▶ Required action:
Which lines of the entries below include "synthesized"? List them all.

Saved data entries
────────────────────
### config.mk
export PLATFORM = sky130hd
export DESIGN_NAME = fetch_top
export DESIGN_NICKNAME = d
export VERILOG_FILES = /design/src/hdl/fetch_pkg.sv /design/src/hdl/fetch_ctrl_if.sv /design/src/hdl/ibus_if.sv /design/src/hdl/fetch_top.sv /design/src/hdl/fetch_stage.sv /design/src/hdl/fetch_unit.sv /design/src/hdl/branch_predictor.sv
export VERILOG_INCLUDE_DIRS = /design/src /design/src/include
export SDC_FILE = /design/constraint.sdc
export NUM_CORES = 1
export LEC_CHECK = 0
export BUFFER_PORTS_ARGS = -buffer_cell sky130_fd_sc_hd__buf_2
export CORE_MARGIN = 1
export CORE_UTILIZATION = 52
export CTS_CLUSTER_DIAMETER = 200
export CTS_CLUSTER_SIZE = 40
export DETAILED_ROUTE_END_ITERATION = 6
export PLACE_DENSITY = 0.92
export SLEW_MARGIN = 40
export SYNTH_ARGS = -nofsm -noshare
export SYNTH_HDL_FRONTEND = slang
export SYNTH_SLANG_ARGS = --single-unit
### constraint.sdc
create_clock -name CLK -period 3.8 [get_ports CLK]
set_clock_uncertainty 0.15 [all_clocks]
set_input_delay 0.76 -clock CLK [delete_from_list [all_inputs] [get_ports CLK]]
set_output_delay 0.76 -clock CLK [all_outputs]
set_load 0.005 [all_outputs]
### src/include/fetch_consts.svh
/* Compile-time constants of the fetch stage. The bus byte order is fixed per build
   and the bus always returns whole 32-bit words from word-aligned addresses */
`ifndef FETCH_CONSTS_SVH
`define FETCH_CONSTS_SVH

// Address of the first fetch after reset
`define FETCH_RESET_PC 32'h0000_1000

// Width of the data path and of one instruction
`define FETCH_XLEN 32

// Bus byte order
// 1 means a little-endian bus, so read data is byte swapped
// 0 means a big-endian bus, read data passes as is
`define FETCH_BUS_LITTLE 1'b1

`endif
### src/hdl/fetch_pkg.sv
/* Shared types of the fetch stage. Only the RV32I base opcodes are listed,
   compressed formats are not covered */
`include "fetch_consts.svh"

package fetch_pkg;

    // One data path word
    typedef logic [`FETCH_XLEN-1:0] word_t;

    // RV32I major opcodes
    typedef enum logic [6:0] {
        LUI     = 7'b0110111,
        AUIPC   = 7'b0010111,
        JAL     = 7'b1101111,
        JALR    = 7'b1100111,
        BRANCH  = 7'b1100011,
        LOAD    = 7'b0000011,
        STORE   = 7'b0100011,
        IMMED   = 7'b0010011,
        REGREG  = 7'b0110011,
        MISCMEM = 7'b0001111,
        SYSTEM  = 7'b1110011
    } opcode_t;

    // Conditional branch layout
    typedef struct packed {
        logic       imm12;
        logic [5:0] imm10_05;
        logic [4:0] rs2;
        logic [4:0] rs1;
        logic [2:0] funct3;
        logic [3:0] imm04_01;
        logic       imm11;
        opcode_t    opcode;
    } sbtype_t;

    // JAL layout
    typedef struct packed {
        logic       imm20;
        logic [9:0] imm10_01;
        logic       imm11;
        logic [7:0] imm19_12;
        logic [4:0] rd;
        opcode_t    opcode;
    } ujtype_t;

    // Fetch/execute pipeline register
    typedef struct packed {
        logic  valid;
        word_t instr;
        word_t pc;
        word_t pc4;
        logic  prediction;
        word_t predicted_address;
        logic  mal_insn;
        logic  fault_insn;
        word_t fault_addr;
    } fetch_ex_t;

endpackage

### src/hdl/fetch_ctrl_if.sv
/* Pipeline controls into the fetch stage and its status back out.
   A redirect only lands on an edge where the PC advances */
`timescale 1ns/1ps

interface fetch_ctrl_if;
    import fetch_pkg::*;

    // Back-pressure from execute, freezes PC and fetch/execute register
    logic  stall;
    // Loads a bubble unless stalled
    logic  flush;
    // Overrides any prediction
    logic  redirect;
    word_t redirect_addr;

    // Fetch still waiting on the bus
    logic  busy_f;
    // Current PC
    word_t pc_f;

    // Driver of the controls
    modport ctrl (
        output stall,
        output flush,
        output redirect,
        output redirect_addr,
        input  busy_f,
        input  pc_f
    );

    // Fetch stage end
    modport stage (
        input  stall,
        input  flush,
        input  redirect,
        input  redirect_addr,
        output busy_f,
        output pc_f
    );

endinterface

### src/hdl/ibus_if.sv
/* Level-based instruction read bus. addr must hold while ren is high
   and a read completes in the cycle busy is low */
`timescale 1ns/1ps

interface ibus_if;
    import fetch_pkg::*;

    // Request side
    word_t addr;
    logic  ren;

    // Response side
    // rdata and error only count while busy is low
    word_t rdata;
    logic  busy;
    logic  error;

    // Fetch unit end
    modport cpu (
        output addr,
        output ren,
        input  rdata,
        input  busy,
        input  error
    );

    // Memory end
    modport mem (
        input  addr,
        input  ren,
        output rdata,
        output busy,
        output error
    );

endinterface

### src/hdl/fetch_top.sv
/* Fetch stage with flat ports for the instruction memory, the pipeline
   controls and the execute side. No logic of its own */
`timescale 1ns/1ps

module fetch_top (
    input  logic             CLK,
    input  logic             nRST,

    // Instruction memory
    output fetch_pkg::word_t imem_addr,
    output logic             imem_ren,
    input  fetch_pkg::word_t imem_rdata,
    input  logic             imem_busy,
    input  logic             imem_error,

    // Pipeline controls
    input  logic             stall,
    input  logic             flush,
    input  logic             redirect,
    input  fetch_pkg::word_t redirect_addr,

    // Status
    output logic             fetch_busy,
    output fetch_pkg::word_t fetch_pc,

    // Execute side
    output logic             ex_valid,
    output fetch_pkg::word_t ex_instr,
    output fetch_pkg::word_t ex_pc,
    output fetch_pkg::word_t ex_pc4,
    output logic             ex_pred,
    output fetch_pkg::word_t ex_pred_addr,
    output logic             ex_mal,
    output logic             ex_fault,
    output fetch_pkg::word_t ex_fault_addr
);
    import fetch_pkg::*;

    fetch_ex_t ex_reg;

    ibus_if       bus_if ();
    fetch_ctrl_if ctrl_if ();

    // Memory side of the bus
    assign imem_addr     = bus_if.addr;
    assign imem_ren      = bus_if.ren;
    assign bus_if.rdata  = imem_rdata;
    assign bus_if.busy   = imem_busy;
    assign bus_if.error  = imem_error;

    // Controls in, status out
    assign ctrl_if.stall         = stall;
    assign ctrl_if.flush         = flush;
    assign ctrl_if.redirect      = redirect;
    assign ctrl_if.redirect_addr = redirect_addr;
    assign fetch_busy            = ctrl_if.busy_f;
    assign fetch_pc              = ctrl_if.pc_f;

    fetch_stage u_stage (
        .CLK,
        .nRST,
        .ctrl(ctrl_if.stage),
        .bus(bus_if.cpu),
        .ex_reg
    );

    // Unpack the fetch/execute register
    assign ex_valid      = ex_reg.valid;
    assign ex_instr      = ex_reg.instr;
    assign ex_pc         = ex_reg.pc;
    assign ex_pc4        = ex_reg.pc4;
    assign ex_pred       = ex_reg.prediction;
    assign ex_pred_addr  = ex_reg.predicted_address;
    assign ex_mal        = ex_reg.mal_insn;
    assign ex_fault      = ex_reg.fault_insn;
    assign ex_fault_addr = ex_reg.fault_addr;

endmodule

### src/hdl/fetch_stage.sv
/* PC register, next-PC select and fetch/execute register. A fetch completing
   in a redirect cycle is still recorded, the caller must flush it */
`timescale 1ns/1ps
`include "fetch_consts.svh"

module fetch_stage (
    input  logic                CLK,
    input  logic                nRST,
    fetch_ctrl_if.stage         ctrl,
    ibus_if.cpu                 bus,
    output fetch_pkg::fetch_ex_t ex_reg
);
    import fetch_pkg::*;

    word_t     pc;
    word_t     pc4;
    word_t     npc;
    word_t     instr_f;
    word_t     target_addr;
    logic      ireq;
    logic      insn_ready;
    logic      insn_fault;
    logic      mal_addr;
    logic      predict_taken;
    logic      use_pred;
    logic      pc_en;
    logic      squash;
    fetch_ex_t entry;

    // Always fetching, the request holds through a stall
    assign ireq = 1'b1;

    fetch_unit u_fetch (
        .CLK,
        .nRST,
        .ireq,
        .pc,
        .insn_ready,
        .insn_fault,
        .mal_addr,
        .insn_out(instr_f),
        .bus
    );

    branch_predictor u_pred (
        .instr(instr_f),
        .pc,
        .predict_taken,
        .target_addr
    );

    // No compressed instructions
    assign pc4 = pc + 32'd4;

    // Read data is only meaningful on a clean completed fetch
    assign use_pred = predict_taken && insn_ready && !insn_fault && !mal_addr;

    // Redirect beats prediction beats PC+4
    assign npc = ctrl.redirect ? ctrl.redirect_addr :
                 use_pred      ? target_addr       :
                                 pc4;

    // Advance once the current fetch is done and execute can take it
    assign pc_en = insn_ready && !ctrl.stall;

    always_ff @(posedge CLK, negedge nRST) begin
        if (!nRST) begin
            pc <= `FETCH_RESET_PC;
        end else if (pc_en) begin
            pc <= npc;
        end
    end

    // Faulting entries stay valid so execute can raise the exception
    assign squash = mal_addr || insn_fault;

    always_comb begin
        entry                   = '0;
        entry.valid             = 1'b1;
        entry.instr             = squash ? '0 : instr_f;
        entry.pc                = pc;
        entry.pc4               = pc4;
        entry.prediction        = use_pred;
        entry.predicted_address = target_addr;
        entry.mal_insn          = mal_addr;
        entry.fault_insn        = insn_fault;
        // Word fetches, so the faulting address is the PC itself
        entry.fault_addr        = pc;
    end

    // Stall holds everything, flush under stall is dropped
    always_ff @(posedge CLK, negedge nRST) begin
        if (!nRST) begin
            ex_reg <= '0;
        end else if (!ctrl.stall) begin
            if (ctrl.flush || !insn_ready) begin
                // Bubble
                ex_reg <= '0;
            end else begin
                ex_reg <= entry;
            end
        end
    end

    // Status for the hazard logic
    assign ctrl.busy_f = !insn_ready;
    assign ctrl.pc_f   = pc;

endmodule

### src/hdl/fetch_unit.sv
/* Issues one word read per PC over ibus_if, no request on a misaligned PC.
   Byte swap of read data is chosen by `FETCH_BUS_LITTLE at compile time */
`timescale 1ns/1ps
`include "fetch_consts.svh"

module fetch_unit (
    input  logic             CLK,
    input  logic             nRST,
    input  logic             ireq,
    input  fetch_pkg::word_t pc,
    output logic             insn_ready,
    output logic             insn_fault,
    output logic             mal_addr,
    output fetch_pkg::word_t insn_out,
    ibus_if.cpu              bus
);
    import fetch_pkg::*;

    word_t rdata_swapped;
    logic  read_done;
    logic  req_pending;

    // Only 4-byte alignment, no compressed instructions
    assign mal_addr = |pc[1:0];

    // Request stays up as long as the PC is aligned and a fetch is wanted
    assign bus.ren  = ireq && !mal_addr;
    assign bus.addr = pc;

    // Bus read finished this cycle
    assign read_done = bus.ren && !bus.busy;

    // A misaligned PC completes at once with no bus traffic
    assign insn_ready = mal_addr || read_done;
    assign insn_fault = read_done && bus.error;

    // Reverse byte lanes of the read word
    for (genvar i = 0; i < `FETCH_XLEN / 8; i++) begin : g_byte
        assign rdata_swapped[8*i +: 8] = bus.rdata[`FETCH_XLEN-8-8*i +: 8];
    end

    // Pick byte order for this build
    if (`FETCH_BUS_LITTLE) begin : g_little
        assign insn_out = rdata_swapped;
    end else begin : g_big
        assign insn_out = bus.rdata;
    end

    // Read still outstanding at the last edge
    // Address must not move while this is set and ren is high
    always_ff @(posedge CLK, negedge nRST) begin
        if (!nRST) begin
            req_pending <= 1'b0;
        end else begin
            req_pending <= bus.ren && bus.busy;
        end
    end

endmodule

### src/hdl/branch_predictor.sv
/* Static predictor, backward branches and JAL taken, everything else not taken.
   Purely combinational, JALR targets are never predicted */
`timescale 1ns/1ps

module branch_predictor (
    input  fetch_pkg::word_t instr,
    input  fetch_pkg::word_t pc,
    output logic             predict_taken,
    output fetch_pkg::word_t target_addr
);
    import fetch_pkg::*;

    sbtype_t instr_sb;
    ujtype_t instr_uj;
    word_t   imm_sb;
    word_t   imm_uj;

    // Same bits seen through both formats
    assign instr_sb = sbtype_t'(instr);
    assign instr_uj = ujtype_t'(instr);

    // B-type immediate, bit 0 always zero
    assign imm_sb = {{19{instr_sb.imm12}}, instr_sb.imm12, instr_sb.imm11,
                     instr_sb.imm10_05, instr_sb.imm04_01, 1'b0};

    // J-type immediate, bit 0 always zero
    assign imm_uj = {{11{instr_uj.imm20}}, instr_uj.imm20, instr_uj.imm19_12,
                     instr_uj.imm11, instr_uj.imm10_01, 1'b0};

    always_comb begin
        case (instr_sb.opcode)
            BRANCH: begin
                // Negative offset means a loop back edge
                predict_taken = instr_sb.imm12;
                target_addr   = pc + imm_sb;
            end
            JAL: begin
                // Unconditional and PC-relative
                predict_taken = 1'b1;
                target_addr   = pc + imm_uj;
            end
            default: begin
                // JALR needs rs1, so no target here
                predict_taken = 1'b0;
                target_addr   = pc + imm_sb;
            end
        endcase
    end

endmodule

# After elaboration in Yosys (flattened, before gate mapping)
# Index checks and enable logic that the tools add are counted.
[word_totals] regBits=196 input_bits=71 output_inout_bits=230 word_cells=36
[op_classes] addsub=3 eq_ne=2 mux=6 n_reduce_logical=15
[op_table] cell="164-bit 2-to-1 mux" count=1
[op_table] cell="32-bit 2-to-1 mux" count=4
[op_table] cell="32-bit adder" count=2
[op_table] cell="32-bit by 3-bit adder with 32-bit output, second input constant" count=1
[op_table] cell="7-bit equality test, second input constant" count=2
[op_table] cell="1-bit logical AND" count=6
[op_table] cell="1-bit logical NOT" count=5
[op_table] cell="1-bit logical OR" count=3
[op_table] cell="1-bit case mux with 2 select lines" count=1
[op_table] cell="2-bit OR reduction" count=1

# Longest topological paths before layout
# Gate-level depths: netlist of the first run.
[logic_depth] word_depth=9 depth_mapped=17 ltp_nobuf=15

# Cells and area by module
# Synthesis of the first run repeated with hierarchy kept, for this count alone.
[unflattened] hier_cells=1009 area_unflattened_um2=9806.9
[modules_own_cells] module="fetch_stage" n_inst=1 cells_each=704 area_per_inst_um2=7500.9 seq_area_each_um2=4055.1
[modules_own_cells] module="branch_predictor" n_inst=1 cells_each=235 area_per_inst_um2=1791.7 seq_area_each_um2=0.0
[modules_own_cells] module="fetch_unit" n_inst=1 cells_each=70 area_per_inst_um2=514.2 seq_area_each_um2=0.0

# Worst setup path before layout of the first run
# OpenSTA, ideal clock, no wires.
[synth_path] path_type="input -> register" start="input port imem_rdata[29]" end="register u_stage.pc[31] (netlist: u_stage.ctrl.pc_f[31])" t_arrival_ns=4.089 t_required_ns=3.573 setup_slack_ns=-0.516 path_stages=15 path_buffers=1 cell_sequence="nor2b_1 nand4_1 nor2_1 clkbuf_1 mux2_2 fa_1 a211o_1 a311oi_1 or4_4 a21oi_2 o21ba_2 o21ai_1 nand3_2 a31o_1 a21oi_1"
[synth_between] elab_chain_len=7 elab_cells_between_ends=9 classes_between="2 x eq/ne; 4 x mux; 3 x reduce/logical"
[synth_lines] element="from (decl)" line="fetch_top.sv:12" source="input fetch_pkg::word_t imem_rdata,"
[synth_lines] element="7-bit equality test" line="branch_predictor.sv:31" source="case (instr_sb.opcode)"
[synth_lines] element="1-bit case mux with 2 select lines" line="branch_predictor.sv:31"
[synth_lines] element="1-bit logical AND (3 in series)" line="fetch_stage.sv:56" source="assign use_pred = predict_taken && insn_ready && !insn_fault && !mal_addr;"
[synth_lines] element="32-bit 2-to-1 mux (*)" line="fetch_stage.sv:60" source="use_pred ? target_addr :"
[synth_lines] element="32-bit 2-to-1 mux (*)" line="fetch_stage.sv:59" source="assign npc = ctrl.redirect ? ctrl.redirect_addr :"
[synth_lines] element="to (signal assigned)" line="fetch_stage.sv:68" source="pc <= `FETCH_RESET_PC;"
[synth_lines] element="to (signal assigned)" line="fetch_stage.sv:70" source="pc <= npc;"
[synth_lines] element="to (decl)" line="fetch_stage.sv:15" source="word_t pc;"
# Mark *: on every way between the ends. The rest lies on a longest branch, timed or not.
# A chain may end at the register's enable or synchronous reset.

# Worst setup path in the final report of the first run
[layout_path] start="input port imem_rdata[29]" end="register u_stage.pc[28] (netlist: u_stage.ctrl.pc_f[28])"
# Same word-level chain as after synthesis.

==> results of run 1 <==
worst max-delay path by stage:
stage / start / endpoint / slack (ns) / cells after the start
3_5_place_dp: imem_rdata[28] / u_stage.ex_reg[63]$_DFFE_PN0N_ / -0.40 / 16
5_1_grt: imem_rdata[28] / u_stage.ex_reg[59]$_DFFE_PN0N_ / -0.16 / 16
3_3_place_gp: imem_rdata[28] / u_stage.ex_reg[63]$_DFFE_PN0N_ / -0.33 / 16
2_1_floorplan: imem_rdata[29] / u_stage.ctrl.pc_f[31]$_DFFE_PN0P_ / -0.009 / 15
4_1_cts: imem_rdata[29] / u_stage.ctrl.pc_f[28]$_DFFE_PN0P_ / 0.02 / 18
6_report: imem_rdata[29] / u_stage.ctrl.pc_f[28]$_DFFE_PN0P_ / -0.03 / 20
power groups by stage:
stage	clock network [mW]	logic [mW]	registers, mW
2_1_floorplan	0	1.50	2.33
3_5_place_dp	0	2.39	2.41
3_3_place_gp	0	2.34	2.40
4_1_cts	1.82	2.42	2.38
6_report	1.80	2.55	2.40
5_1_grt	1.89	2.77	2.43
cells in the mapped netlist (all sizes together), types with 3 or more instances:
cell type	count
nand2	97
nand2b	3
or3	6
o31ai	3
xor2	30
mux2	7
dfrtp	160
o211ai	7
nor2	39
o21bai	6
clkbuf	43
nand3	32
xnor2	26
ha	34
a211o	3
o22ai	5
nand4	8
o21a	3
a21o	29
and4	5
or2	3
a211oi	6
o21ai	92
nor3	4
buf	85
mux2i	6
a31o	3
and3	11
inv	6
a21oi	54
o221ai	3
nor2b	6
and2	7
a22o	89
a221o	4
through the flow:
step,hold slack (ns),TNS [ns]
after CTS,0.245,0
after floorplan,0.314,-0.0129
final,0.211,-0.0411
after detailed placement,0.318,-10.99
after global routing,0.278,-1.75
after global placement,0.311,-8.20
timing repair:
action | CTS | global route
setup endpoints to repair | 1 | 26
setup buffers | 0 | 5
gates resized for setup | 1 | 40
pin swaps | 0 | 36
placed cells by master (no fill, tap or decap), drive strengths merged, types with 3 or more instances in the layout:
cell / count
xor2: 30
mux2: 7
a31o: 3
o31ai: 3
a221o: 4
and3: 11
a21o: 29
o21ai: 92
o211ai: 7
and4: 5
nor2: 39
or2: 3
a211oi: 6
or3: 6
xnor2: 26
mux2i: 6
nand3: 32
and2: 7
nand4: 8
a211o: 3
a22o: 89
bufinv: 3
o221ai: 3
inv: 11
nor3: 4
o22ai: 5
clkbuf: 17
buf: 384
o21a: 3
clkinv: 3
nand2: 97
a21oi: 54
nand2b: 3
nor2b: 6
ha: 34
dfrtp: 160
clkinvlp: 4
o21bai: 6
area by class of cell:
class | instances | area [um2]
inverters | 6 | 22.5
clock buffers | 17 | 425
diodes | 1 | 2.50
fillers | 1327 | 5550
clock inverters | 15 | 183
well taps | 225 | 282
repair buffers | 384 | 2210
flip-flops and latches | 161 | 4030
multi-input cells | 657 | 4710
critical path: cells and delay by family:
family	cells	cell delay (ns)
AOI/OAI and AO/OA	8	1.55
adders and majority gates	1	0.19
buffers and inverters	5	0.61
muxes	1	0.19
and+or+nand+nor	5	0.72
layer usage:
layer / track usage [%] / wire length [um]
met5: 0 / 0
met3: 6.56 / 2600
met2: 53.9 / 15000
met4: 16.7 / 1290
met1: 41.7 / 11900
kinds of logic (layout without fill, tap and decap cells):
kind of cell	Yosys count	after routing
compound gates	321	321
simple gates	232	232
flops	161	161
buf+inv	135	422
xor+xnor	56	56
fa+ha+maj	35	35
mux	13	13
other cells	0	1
────────────────────
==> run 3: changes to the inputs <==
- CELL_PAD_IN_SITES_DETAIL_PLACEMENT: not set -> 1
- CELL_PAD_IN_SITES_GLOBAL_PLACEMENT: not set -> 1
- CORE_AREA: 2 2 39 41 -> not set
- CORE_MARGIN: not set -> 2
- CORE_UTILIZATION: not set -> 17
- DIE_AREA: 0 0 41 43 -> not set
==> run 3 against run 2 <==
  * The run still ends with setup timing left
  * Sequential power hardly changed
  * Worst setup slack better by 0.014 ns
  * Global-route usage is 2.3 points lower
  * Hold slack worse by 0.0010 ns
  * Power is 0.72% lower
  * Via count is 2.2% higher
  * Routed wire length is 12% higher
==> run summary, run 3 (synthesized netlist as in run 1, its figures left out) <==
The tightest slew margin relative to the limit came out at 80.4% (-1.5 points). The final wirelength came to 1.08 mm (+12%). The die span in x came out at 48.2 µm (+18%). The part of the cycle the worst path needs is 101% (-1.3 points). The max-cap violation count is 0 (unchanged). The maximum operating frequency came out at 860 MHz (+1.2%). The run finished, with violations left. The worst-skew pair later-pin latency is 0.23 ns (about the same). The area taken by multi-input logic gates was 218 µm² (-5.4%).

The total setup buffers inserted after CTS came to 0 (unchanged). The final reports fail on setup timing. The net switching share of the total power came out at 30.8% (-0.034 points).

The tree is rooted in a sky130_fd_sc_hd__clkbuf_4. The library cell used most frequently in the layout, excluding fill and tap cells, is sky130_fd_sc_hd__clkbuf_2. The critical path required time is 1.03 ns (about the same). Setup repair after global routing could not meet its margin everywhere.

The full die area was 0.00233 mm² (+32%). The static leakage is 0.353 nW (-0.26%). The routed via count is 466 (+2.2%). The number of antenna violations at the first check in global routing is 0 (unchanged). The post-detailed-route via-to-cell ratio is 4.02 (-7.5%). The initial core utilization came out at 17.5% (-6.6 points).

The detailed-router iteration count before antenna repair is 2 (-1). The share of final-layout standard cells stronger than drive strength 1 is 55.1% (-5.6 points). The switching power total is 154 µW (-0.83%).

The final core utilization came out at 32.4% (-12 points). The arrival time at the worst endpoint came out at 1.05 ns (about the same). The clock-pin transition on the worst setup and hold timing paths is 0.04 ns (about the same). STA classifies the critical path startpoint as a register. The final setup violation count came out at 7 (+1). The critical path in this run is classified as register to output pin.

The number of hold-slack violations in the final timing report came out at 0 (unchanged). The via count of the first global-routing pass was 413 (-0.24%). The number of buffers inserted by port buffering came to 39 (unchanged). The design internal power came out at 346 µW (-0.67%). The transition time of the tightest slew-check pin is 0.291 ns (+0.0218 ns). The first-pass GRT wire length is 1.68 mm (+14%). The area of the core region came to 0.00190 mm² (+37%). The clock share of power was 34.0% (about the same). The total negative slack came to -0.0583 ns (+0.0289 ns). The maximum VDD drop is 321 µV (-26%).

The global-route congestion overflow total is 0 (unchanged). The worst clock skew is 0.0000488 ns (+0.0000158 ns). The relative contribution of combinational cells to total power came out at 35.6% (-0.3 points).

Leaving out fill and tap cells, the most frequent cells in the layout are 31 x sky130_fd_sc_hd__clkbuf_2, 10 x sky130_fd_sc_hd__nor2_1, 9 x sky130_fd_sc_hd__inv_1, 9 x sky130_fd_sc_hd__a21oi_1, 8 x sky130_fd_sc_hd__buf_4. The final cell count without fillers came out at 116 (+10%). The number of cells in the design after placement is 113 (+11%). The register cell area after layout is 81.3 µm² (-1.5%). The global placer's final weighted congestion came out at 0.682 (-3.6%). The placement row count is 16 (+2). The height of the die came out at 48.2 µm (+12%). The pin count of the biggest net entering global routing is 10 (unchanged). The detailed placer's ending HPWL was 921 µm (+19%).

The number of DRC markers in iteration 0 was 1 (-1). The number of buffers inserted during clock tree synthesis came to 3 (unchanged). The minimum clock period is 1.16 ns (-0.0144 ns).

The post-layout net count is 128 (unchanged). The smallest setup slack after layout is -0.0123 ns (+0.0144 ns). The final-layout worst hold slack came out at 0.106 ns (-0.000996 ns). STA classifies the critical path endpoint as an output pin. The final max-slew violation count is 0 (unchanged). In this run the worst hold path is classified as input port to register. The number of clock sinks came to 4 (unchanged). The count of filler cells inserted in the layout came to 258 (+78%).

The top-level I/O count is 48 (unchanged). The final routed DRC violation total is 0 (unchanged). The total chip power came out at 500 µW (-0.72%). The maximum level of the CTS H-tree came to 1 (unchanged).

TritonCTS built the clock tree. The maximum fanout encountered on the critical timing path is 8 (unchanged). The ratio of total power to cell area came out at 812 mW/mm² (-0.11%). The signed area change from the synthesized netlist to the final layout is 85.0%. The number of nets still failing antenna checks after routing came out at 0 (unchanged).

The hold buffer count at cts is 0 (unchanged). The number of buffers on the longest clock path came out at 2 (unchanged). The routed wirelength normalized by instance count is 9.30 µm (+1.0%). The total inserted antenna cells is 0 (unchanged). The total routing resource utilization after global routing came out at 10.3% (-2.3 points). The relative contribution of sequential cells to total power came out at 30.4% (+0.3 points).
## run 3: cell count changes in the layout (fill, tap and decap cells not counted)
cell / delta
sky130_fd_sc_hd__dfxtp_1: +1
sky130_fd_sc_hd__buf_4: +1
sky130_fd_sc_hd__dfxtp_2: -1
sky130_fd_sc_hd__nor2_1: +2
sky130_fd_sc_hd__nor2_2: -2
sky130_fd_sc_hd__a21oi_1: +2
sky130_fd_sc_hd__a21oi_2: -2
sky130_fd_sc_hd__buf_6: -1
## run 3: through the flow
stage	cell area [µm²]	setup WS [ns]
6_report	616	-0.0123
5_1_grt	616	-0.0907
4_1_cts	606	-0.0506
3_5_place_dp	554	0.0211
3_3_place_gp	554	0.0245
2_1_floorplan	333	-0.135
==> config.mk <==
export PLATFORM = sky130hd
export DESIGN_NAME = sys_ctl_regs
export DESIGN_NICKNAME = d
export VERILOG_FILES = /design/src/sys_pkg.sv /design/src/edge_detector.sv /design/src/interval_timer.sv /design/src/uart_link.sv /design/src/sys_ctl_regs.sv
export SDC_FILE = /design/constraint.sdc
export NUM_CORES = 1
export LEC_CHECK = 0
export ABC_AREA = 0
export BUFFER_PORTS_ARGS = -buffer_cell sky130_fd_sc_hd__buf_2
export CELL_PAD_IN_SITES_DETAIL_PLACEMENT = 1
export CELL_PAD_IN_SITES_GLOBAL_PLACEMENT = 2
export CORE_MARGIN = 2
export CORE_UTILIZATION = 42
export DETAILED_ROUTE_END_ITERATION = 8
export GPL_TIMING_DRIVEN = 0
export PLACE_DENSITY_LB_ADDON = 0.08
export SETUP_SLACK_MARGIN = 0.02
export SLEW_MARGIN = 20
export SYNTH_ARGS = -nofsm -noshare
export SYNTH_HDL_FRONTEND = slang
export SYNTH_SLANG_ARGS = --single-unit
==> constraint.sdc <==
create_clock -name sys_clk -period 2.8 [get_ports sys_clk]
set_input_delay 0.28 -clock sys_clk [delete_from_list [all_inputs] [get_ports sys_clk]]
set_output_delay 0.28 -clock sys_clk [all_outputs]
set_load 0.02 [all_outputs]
────────────────────
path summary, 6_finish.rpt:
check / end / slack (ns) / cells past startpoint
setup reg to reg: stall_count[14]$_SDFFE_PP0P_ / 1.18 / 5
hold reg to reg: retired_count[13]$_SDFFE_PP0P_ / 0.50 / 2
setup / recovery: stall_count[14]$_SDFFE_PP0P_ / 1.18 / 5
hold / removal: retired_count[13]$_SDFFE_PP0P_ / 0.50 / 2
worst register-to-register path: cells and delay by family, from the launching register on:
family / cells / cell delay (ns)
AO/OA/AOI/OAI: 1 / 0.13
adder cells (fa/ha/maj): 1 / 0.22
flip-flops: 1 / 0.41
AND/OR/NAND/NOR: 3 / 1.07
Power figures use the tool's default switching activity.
────────────────────
▶ Written answer:
==> run summary, run 3 (synthesized netlist as in run 1, its figures left out) <==
TritonCTS built the clock tree. The maximum fanout encountered on the critical timing path is 8 (unchanged). The ratio of total power to cell area came out at 812 mW/mm² (-0.11%). The signed area change from the synthesized netlist to the final layout is 85.0%. The number of nets still failing antenna checks after routing came out at 0 (unchanged).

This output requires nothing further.